Task ▸ Produce the same data once more, line for line.

Collected data ▸
`src/rtl/systolic_tile_scheduler.sv`:
```
// Tile-step sequencer for a tiled C = A*B on an NxN systolic array.
// Walks m (outer), p (middle), k (inner) over latched tile counts and handshakes with fetch, array, accumulator and write-back.
module systolic_tile_scheduler #(
  parameter int N        = 8,
  parameter int DIM_W    = 8,
  parameter int WATCHDOG = 3*N+16
) (
  input  logic             i_clk,
  input  logic             i_arst,
  input  logic             i_start,
  input  logic [DIM_W-1:0] i_mTiles,
  input  logic [DIM_W-1:0] i_kTiles,
  input  logic [DIM_W-1:0] i_pTiles,
  output logic             o_busy,
  output logic             o_done,
  output logic             o_error,
  output logic             o_fetchReq,
  output logic [DIM_W-1:0] o_fetchM,
  output logic [DIM_W-1:0] o_fetchK,
  output logic [DIM_W-1:0] o_fetchP,
  input  logic             i_fetchAck,
  output logic             o_saValidInput,
  input  logic             i_saValidResult,
  output logic             o_accEn,
  output logic             o_accClear,
  output logic             o_wrValid,
  output logic [DIM_W-1:0] o_wrM,
  output logic [DIM_W-1:0] o_wrP,
  input  logic             i_wrReady
);

  localparam int WD_W = $clog2(WATCHDOG);

  typedef enum logic [2:0] {
    S_IDLE, S_FETCH, S_ISSUE, S_WAIT, S_ACC, S_WRITE, S_DONE
  } state_t;

  state_t           r_state;
  state_t           w_next;
  logic [DIM_W-1:0] r_mt, r_kt, r_pt;
  logic [DIM_W-1:0] r_m, r_k, r_p;
  logic [WD_W-1:0]  r_wdog;
  logic             r_error;

  logic w_zero_cnt, w_k_last, w_p_last, w_m_last, w_timeout;

  assign w_zero_cnt = (i_mTiles == '0) || (i_kTiles == '0) || (i_pTiles == '0);
  assign w_k_last   = (r_k == r_kt - DIM_W'(1));
  assign w_p_last   = (r_p == r_pt - DIM_W'(1));
  assign w_m_last   = (r_m == r_mt - DIM_W'(1));
  assign w_timeout  = (r_wdog == WD_W'(WATCHDOG - 1));

  // NOTE: sequential state uses non-blocking (<=) so every flop samples pre-edge values.
  always_ff @(posedge i_clk or posedge i_arst) begin
    if (i_arst) r_state <= S_IDLE;
    else        r_state <= w_next;
  end

  // NOTE: default assignment first so no path leaves w_next unassigned (no latch).
  always_comb begin
    w_next = r_state;
    case (r_state)
      S_IDLE:  if (i_start) w_next = w_zero_cnt ? S_DONE : S_FETCH;
      S_FETCH: if (i_fetchAck) w_next = S_ISSUE;
      S_ISSUE: w_next = S_WAIT;
      S_WAIT: begin
        // A result arriving on the last watchdog cycle still wins.
        if (i_saValidResult) w_next = S_ACC;
        else if (w_timeout)  w_next = S_DONE;
      end
      S_ACC:   w_next = w_k_last ? S_WRITE : S_FETCH;
      S_WRITE: if (i_wrReady) w_next = (w_p_last && w_m_last) ? S_DONE : S_FETCH;
      S_DONE:  w_next = S_IDLE;
      default: w_next = S_IDLE;
    endcase
  end

  always_ff @(posedge i_clk or posedge i_arst) begin
    if (i_arst) begin
      r_mt    <= '0;
      r_kt    <= '0;
      r_pt    <= '0;
      r_m     <= '0;
      r_k     <= '0;
      r_p     <= '0;
      r_wdog  <= '0;
      r_error <= 1'b0;
    end else begin
      case (r_state)
        S_IDLE: begin
          if (i_start) begin
            if (w_zero_cnt) begin
              r_error <= 1'b1;
            end else begin
              r_mt    <= i_mTiles;
              r_kt    <= i_kTiles;
              r_pt    <= i_pTiles;
              r_m     <= '0;
              r_k     <= '0;
              r_p     <= '0;
              r_error <= 1'b0;
            end
          end
        end
        S_ISSUE: r_wdog <= '0;
        S_WAIT: begin
          if (!i_saValidResult) begin
            if (w_timeout) r_error <= 1'b1;
            else           r_wdog  <= r_wdog + WD_W'(1);
          end
        end
        S_ACC: if (!w_k_last) r_k <= r_k + DIM_W'(1);
        S_WRITE: begin
          if (i_wrReady) begin
            r_k <= '0;
            if (!w_p_last) begin
              r_p <= r_p + DIM_W'(1);
            end else if (!w_m_last) begin
              r_p <= '0;
              r_m <= r_m + DIM_W'(1);
            end
          end
        end
        default: ;
      endcase
    end
  end

  // Strobes decode from the state register only; indices come straight from flops.
  always_comb begin
    o_busy         = (r_state != S_IDLE);
    o_done         = (r_state == S_DONE);
    o_fetchReq     = (r_state == S_FETCH);
    o_saValidInput = (r_state == S_ISSUE);
    o_accEn        = (r_state == S_ACC);
    o_accClear     = (r_state == S_ACC) && (r_k == '0);
    o_wrValid      = (r_state == S_WRITE);
  end

  assign o_error  = r_error;
  assign o_fetchM = r_m;
  assign o_fetchK = r_k;
  assign o_fetchP = r_p;
  assign o_wrM    = r_m;
  assign o_wrP    = r_p;

endmodule

```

Answer for the task ▸
`src/rtl/systolic_tile_scheduler.sv`:
```
// Tile-step sequencer for a tiled C = A*B on an NxN systolic array.
// Walks m (outer), p (middle), k (inner) over latched tile counts and handshakes with fetch, array, accumulator and write-back.
module systolic_tile_scheduler #(
  parameter int N        = 8,
  parameter int DIM_W    = 8,
  parameter int WATCHDOG = 3*N+16
) (
  input  logic             i_clk,
  input  logic             i_arst,
  input  logic             i_start,
  input  logic [DIM_W-1:0] i_mTiles,
  input  logic [DIM_W-1:0] i_kTiles,
  input  logic [DIM_W-1:0] i_pTiles,
  output logic             o_busy,
  output logic             o_done,
  output logic             o_error,
  output logic             o_fetchReq,
  output logic [DIM_W-1:0] o_fetchM,
  output logic [DIM_W-1:0] o_fetchK,
  output logic [DIM_W-1:0] o_fetchP,
  input  logic             i_fetchAck,
  output logic             o_saValidInput,
  input  logic             i_saValidResult,
  output logic             o_accEn,
  output logic             o_accClear,
  output logic             o_wrValid,
  output logic [DIM_W-1:0] o_wrM,
  output logic [DIM_W-1:0] o_wrP,
  input  logic             i_wrReady
);

  localparam int WD_W = $clog2(WATCHDOG);

  typedef enum logic [2:0] {
    S_IDLE, S_FETCH, S_ISSUE, S_WAIT, S_ACC, S_WRITE, S_DONE
  } state_t;

  state_t           r_state;
  state_t           w_next;
  logic [DIM_W-1:0] r_mt, r_kt, r_pt;
  logic [DIM_W-1:0] r_m, r_k, r_p;
  logic [WD_W-1:0]  r_wdog;
  logic             r_error;

  logic w_zero_cnt, w_k_last, w_p_last, w_m_last, w_timeout;

  assign w_zero_cnt = (i_mTiles == '0) || (i_kTiles == '0) || (i_pTiles == '0);
  assign w_k_last   = (r_k == r_kt - DIM_W'(1));
  assign w_p_last   = (r_p == r_pt - DIM_W'(1));
  assign w_m_last   = (r_m == r_mt - DIM_W'(1));
  assign w_timeout  = (r_wdog == WD_W'(WATCHDOG - 1));

  // NOTE: sequential state uses non-blocking (<=) so every flop samples pre-edge values.
  always_ff @(posedge i_clk or posedge i_arst) begin
    if (i_arst) r_state <= S_IDLE;
    else        r_state <= w_next;
  end

  // NOTE: default assignment first so no path leaves w_next unassigned (no latch).
  always_comb begin
    w_next = r_state;
    case (r_state)
      S_IDLE:  if (i_start) w_next = w_zero_cnt ? S_DONE : S_FETCH;
      S_FETCH: if (i_fetchAck) w_next = S_ISSUE;
      S_ISSUE: w_next = S_WAIT;
      S_WAIT: begin
        // A result arriving on the last watchdog cycle still wins.
        if (i_saValidResult) w_next = S_ACC;
        else if (w_timeout)  w_next = S_DONE;
      end
      S_ACC:   w_next = w_k_last ? S_WRITE : S_FETCH;
      S_WRITE: if (i_wrReady) w_next = (w_p_last && w_m_last) ? S_DONE : S_FETCH;
      S_DONE:  w_next = S_IDLE;
      default: w_next = S_IDLE;
    endcase
  end

  always_ff @(posedge i_clk or posedge i_arst) begin
    if (i_arst) begin
      r_mt    <= '0;
      r_kt    <= '0;
      r_pt    <= '0;
      r_m     <= '0;
      r_k     <= '0;
      r_p     <= '0;
      r_wdog  <= '0;
      r_error <= 1'b0;
    end else begin
      case (r_state)
        S_IDLE: begin
          if (i_start) begin
            if (w_zero_cnt) begin
              r_error <= 1'b1;
            end else begin
              r_mt    <= i_mTiles;
              r_kt    <= i_kTiles;
              r_pt    <= i_pTiles;
              r_m     <= '0;
              r_k     <= '0;
              r_p     <= '0;
              r_error <= 1'b0;
            end
          end
        end
        S_ISSUE: r_wdog <= '0;
        S_WAIT: begin
          if (!i_saValidResult) begin
            if (w_timeout) r_error <= 1'b1;
            else           r_wdog  <= r_wdog + WD_W'(1);
          end
        end
        S_ACC: if (!w_k_last) r_k <= r_k + DIM_W'(1);
        S_WRITE: begin
          if (i_wrReady) begin
            r_k <= '0;
            if (!w_p_last) begin
              r_p <= r_p + DIM_W'(1);
            end else if (!w_m_last) begin
              r_p <= '0;
              r_m <= r_m + DIM_W'(1);
            end
          end
        end
        default: ;
      endcase
    end
  end

  // Strobes decode from the state register only; indices come straight from flops.
  always_comb begin
    o_busy         = (r_state != S_IDLE);
    o_done         = (r_state == S_DONE);
    o_fetchReq     = (r_state == S_FETCH);
    o_saValidInput = (r_state == S_ISSUE);
    o_accEn        = (r_state == S_ACC);
    o_accClear     = (r_state == S_ACC) && (r_k == '0);
    o_wrValid      = (r_state == S_WRITE);
  end

  assign o_error  = r_error;
  assign o_fetchM = r_m;
  assign o_fetchK = r_k;
  assign o_fetchP = r_p;
  assign o_wrM    = r_m;
  assign o_wrP    = r_p;

endmodule

```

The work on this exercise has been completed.